Segment Open
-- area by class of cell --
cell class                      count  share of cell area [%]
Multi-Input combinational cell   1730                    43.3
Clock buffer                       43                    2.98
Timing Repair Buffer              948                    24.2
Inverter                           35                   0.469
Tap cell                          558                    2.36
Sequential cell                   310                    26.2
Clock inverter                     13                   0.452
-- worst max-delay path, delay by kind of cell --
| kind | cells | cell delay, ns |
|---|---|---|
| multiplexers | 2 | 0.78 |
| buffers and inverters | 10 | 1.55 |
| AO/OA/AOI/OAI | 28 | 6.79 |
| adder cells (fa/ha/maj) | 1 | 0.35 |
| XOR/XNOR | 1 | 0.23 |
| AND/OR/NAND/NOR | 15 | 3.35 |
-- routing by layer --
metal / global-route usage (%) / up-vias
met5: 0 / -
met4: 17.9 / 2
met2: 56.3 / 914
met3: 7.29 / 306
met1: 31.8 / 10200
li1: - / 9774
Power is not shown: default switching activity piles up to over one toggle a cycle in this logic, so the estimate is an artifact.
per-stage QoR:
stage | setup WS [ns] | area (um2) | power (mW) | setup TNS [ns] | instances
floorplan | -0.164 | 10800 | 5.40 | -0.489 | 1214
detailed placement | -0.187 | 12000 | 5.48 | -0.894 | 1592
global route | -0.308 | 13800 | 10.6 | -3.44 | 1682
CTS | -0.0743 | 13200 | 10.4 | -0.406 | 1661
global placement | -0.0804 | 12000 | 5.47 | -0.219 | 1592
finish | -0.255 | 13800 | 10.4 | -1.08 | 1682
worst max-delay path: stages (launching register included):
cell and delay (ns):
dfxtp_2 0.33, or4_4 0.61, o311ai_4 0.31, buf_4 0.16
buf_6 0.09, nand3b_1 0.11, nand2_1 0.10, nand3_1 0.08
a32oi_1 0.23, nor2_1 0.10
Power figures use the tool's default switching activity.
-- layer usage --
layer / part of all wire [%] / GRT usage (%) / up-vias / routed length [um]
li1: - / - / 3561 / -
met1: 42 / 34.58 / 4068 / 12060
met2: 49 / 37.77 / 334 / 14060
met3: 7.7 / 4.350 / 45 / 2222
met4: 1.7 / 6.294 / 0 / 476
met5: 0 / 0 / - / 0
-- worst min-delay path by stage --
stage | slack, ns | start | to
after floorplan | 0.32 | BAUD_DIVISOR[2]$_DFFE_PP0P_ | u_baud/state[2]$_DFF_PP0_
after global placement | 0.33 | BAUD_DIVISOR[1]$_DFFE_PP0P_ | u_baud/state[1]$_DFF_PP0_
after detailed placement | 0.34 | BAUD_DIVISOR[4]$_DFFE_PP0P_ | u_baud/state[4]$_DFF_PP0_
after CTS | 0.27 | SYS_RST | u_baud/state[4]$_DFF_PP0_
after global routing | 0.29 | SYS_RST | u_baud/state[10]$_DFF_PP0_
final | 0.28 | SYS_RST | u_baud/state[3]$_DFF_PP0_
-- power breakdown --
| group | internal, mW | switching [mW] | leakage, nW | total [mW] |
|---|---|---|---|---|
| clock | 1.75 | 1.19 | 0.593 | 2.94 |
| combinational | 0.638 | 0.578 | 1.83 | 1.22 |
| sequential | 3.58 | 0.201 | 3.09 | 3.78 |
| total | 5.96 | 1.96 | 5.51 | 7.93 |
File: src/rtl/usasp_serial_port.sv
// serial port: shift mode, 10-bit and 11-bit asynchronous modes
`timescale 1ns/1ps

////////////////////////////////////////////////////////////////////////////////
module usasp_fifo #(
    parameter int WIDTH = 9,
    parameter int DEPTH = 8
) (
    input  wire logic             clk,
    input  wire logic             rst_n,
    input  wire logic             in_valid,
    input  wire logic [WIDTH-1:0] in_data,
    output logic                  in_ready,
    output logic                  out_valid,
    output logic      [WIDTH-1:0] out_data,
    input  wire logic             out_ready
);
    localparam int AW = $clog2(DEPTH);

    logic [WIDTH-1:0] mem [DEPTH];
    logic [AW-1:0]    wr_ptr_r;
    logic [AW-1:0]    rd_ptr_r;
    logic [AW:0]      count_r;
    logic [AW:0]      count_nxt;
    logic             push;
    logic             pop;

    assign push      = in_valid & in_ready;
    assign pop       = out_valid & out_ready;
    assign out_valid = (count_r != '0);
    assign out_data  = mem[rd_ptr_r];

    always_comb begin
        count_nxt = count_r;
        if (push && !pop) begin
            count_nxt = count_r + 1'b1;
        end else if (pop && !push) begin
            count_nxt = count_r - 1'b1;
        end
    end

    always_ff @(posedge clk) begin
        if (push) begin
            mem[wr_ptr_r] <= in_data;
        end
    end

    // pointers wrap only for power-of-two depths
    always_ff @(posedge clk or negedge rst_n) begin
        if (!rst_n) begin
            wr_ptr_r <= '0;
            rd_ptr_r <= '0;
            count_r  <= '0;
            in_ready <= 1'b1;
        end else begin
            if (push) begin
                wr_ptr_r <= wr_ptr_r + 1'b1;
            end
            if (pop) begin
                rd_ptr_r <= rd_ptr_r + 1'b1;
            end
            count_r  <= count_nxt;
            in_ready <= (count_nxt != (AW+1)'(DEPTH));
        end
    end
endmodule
Segment Closed
• Brief
Match on "worst" and report each line of the data above that has it.

• Problem solution
-- worst max-delay path, delay by kind of cell --
worst max-delay path: stages (launching register included):
-- worst min-delay path by stage --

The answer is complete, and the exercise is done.